> Dataset extract:

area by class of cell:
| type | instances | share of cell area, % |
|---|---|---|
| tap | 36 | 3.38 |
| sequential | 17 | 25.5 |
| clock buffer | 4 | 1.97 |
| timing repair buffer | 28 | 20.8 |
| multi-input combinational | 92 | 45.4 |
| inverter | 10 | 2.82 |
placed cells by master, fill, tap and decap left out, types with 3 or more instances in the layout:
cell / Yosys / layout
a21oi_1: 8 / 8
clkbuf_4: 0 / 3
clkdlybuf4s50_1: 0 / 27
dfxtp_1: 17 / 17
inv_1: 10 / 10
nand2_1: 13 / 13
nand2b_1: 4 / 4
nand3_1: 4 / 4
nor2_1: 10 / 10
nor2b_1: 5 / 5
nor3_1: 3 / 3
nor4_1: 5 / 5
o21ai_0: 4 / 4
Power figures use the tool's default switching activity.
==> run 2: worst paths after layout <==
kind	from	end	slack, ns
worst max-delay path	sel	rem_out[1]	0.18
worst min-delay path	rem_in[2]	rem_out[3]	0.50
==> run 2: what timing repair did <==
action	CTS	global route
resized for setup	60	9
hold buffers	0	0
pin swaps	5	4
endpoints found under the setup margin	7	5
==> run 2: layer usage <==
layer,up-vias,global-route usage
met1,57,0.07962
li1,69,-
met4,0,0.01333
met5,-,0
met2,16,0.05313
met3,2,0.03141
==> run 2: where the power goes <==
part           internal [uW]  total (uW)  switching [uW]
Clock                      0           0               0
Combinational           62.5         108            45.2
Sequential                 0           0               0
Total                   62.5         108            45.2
$ cat src/rtl/tetris_move_sched.sv
// Per-frame move scheduler: latches key and gravity requests and issues them one at a time to the
// board engine. Define AUTO_REPEAT_EN to auto-repeat a held left/right key every REPEAT_FRAMES frames.
module tetris_move_sched
  import tetris_pkg::*;
#(
  parameter int DROP_FRAMES = 30,
  parameter int LEVEL_STEP  = 2,
  parameter int MIN_DROP    = 4
`ifdef AUTO_REPEAT_EN
  ,
  parameter int REPEAT_FRAMES = 6
`endif
) (
  input  logic                clk,
  input  logic                rst,
  input  logic                key_sw,
  input  logic                key_l,
  input  logic                key_r,
  input  logic                vs_in,
  tetris_move_sched_if.master bus,
  input  logic                line_clr,
  input  logic                game_over,
  output logic [LEVEL_W-1:0]  level,
  output logic                halted,
  output sched_state_e        dbg_state
);

  logic sw_q, l_q, r_q, vs_q, vs_prev_q;
  logic frame_tick, fall_sw, fall_l_raw, fall_r_raw, fall_l, fall_r;
  logic rep_l, rep_r, drop_evt, xfer;
  sched_state_e       state_q, state_d;
  logic [2:0]         op_q, op_d;
  pend_t              pend_q, pend_d;
  logic [LEVEL_W-1:0] level_q;

  assign frame_tick = vs_q & ~vs_prev_q;
  assign fall_sw    = sw_q & ~key_sw;
  assign fall_l_raw = l_q & ~key_l;
  assign fall_r_raw = r_q & ~key_r;
  // Left and right together are ambiguous, so neither is taken.
  assign fall_l     = fall_l_raw & ~fall_r_raw;
  assign fall_r     = fall_r_raw & ~fall_l_raw;

  always_ff @(posedge clk) begin
    if (rst) begin
      sw_q      <= 1'b1;
      l_q       <= 1'b1;
      r_q       <= 1'b1;
      vs_q      <= 1'b0;
      vs_prev_q <= 1'b0;
    end else begin
      sw_q      <= key_sw;
      l_q       <= key_l;
      r_q       <= key_r;
      vs_q      <= vs_in;
      vs_prev_q <= vs_q;
    end
  end

  tetris_gravity_timer #(
    .DROP_FRAMES (DROP_FRAMES),
    .LEVEL_STEP  (LEVEL_STEP),
    .MIN_DROP    (MIN_DROP)
  ) u_gravity (
    .clk          (clk),
    .rst          (rst),
    .frame_tick_i (frame_tick),
    .level_i      (level_q),
    .drop_evt_o   (drop_evt)
  );

`ifdef AUTO_REPEAT_EN
  logic [7:0] rep_cnt_q, rep_cnt_d;
  logic       hold_l, hold_r;

  assign hold_l = ~key_l & key_r;
  assign hold_r = key_l & ~key_r;

  always_comb begin
    rep_cnt_d = rep_cnt_q;
    rep_l     = 1'b0;
    rep_r     = 1'b0;
    if (fall_l_raw || fall_r_raw || !(hold_l || hold_r)) begin
      rep_cnt_d = 8'd0;
    end else if (frame_tick) begin
      if (rep_cnt_q == 8'(REPEAT_FRAMES - 1)) begin
        rep_cnt_d = 8'd0;
        rep_l     = hold_l;
        rep_r     = hold_r;
      end else begin
        rep_cnt_d = rep_cnt_q + 8'd1;
      end
    end
  end

  always_ff @(posedge clk) begin
    if (rst) rep_cnt_q <= '0;
    else     rep_cnt_q <= rep_cnt_d;
  end
`else
  assign rep_l = 1'b0;
  assign rep_r = 1'b0;
`endif

  assign xfer = (state_q == ST_ISSUE) & bus.cmd_ready;

  always_comb begin
    state_d = state_q;
    op_d    = op_q;
    pend_d  = pend_q;

    // Clear before set, so an event landing on its own consume cycle survives.
    if (xfer) begin
      case (op_q)
        OP_SPAWN: pend_d.spawn = 1'b0;
        OP_LOCK:  pend_d.lock  = 1'b0;
        OP_ROT:   pend_d.rot   = 1'b0;
        OP_LEFT:  pend_d.left  = 1'b0;
        OP_RIGHT: pend_d.right = 1'b0;
        OP_DOWN:  pend_d.drop  = 1'b0;
        default:  ;
      endcase
    end
    pend_d.rot   = pend_d.rot   | fall_sw;
    pend_d.left  = pend_d.left  | fall_l | rep_l;
    pend_d.right = pend_d.right | fall_r | rep_r;
    pend_d.drop  = pend_d.drop  | drop_evt;

    case (state_q)
      ST_IDLE: if (frame_tick) state_d = ST_PICK;
      ST_PICK: begin
        op_d    = pick_op(pend_q);
        state_d = (op_d != OP_NONE) ? ST_ISSUE : ST_IDLE;
      end
      ST_ISSUE: if (bus.cmd_ready) state_d = ST_WAIT_RSP;
      ST_WAIT_RSP: begin
        if (bus.rsp_valid) begin
          state_d = ST_PICK;
          if (op_q == OP_DOWN && bus.rsp_blocked) pend_d.lock  = 1'b1;
          if (op_q == OP_LOCK)                    pend_d.spawn = 1'b1;
        end
      end
      ST_HALT: pend_d = '0;
      default: state_d = ST_IDLE;
    endcase

    if (game_over) begin
      state_d = ST_HALT;
      op_d    = OP_NONE;
      pend_d  = '0;
    end
  end

  always_ff @(posedge clk) begin
    if (rst) begin
      state_q <= ST_IDLE;
      op_q    <= OP_NONE;
      pend_q  <= PEND_RST;
      level_q <= '0;
    end else begin
      state_q <= state_d;
      op_q    <= op_d;
      pend_q  <= pend_d;
      if (line_clr && level_q != {LEVEL_W{1'b1}}) level_q <= level_q + 4'd1;
    end
  end

  assign bus.cmd_valid = (state_q == ST_ISSUE);
  assign bus.cmd_op    = op_q;
  assign level         = level_q;
  assign halted        = (state_q == ST_HALT);
  assign dbg_state     = state_q;

endmodule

> Problem requirements: In the listing above, locate each line with "layout" and copy it.

> Solved exercise:
placed cells by master, fill, tap and decap left out, types with 3 or more instances in the layout:
cell / Yosys / layout
==> run 2: worst paths after layout <==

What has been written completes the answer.